In the data below, how many lines contain the string "global"? Give only the figure.
Segment Start: PROVIDED RECORDS
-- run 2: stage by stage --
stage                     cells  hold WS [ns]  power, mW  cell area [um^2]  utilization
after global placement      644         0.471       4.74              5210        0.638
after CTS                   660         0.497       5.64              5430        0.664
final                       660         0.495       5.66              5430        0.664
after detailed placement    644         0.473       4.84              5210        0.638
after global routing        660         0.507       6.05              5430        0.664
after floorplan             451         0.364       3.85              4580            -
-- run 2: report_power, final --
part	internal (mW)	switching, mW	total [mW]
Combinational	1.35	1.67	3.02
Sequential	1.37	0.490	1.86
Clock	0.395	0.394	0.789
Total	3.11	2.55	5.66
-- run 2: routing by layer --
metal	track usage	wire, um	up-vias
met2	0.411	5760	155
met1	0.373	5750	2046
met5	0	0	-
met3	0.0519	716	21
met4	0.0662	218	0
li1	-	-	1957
**src/rtl/ctrl_pkg.sv**
```systemverilog
// -----------------------------------------------------------------------------
// ctrl_pkg
// Shared types and constants for the processor debug/sequencing logic.
//   ctrl_mode_t  : step/run controller state, also driven out as its `mode`
//   instr_type_t : decoded instruction class, shared with the decoder
//   CLK_HZ       : board system clock frequency
// -----------------------------------------------------------------------------
package ctrl_pkg;

  localparam int CLK_HZ = 50_000_000;

  typedef enum logic [1:0] {
    HALT  = 2'd0,
    STEP  = 2'd1,
    RUN   = 2'd2,
    BREAK = 2'd3
  } ctrl_mode_t;

  typedef enum logic [2:0] {
    INSTR_OTHER = 3'd0,
    INSTR_MOV   = 3'd1,
    INSTR_STR   = 3'd2,
    INSTR_LDR   = 3'd3,
    INSTR_ADD   = 3'd4,
    INSTR_SUB   = 3'd5,
    INSTR_AND   = 3'd6,
    INSTR_B     = 3'd7
  } instr_type_t;

endpackage

```
**src/rtl/issue_timer.sv**
```systemverilog
// -----------------------------------------------------------------------------
// issue_timer
// Burst counter and free-run divider for step_run_controller.
//   clk, reset   : system clock, synchronous active-high reset
//   start        : begin a burst; issue_active rises on the next clock
//   run          : enables the divider; the divider is held at 0 while low
//   issue_active : high for exactly STEP_CYCLES consecutive clocks per burst
//   issue_done   : high on the last clock of a burst
//   tick         : high while running and the divider is at 0 (issue start slot)
// -----------------------------------------------------------------------------
module issue_timer #(
  parameter int STEP_CYCLES = 1,
  parameter int RUN_DIV     = 25_000_000
) (
  input  logic clk,
  input  logic reset,
  input  logic start,
  input  logic run,
  output logic issue_active,
  output logic issue_done,
  output logic tick
);

  localparam int BW = (STEP_CYCLES > 1) ? $clog2(STEP_CYCLES) : 1;
  localparam int DW = (RUN_DIV > 1) ? $clog2(RUN_DIV) : 1;
  localparam logic [BW-1:0] BURST_LAST = BW'(STEP_CYCLES - 1);
  localparam logic [DW-1:0] DIV_LAST   = DW'(RUN_DIV - 1);

  logic [BW-1:0] burst_cnt;
  logic [DW-1:0] div_cnt;

  assign issue_done = issue_active && (burst_cnt == BURST_LAST);
  assign tick       = run && (div_cnt == '0);

  // NOTE: state registers use non-blocking assignments so every flop samples
  // pre-edge values regardless of statement order.
  always_ff @(posedge clk) begin
    if (reset) begin
      issue_active <= 1'b0;
      burst_cnt    <= '0;
      div_cnt      <= '0;
    end else begin
      if (start) begin
        issue_active <= 1'b1;
        burst_cnt    <= '0;
      end else if (issue_done) begin
        issue_active <= 1'b0;
        burst_cnt    <= '0;
      end else if (issue_active) begin
        burst_cnt <= burst_cnt + BW'(1);
      end

      // Holding the divider at 0 outside RUN makes the first RUN clock a tick.
      if (!run || div_cnt == DIV_LAST) div_cnt <= '0;
      else                             div_cnt <= div_cnt + DW'(1);
    end
  end

endmodule

```
**src/rtl/step_run_controller.sv**
```systemverilog
// -----------------------------------------------------------------------------
// step_run_controller
// Generates the clock enable of the single-cycle processor: halted, single-step
// (one issue per step_pulse) or free-run (one issue every RUN_DIV clocks), with
// a PC breakpoint checked at every RUN issue start.
// Optional macro TYPE_BREAK_EN adds an instruction-class breakpoint
// (ports brk_type, brk_type_valid).
//   clk, reset     : 50 MHz clock, synchronous active-high reset
//   step_pulse     : request one instruction (debounced pulse)
//   run_pulse      : toggle free-run / halt (debounced pulse)
//   pc, instr_type : current processor PC and decoded instruction class
//   bp_addr        : breakpoint address (word-aligned), bp_valid arms it
//   cpu_en         : processor clock enable (STEP_CYCLES clocks per issue)
//   mode           : 0 HALT, 1 STEP, 2 RUN, 3 BREAK
//   bp_hit         : high while in BREAK
//   retired        : completed issues, wraps modulo 2^CNT_W
// -----------------------------------------------------------------------------
module step_run_controller
  import ctrl_pkg::*;
#(
  parameter int STEP_CYCLES = 1,
  parameter int RUN_DIV     = CLK_HZ / 2,
  parameter int CNT_W       = 16
) (
  input  logic             clk,
  input  logic             reset,
  input  logic             step_pulse,
  input  logic             run_pulse,
  input  logic [31:0]      pc,
  input  logic [2:0]       instr_type,
  input  logic [31:0]      bp_addr,
  input  logic             bp_valid,
`ifdef TYPE_BREAK_EN
  input  logic [2:0]       brk_type,
  input  logic             brk_type_valid,
`endif
  output logic             cpu_en,
  output logic [1:0]       mode,
  output logic             bp_hit,
  output logic [CNT_W-1:0] retired
);

  ctrl_mode_t state;
  logic       skip;       // next RUN issue ignores the breakpoint match
  logic       halt_pend;  // run_pulse seen mid-burst; halt when it finishes
  logic       match;
  logic       start;
  logic       tick;
  logic       issue_active;
  logic       issue_done;

`ifdef TYPE_BREAK_EN
  assign match = (bp_valid && pc == bp_addr) ||
                 (brk_type_valid && instr_type == brk_type);
`else
  assign match = bp_valid && pc == bp_addr;
  logic unused_instr_type;
  assign unused_instr_type = ^instr_type;
`endif

  issue_timer #(
    .STEP_CYCLES (STEP_CYCLES),
    .RUN_DIV     (RUN_DIV)
  ) u_issue_timer (
    .clk          (clk),
    .reset        (reset),
    .start        (start),
    .run          (state == RUN),
    .issue_active (issue_active),
    .issue_done   (issue_done),
    .tick         (tick)
  );

  // Issue start decision is made the cycle before cpu_en rises.
  always_comb begin
    start = 1'b0;
    case (state)
      HALT, BREAK: start = step_pulse && !run_pulse;
      RUN:         start = tick && !run_pulse && (skip || !match);
      default:     start = 1'b0;
    endcase
  end

  always_ff @(posedge clk) begin
    if (reset) begin
      state     <= HALT;
      skip      <= 1'b0;
      halt_pend <= 1'b0;
      retired   <= '0;
    end else begin
      if (issue_done) retired <= retired + CNT_W'(1);

      case (state)
        HALT: begin
          if (run_pulse)       state <= RUN;
          else if (step_pulse) state <= STEP;
        end
        STEP: begin
          if (issue_done) state <= HALT;
        end
        RUN: begin
          // A halt request never truncates a burst.
          if ((run_pulse || halt_pend) && (!issue_active || issue_done)) begin
            state     <= HALT;
            halt_pend <= 1'b0;
            skip      <= 1'b0;
          end else begin
            if (run_pulse) halt_pend <= 1'b1;
            if (tick) begin
              if (!skip && match) state <= BREAK;
              skip <= 1'b0;
            end
          end
        end
        BREAK: begin
          if (run_pulse) begin
            state <= RUN;
            skip  <= 1'b1;
          end else if (step_pulse) begin
            state <= STEP;
          end
        end
        default: state <= HALT;
      endcase
    end
  end

  assign cpu_en = issue_active;
  assign mode   = state;
  assign bp_hit = (state == BREAK);

endmodule
```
Segment End: PROVIDED RECORDS
- ANSWER SECTION -
2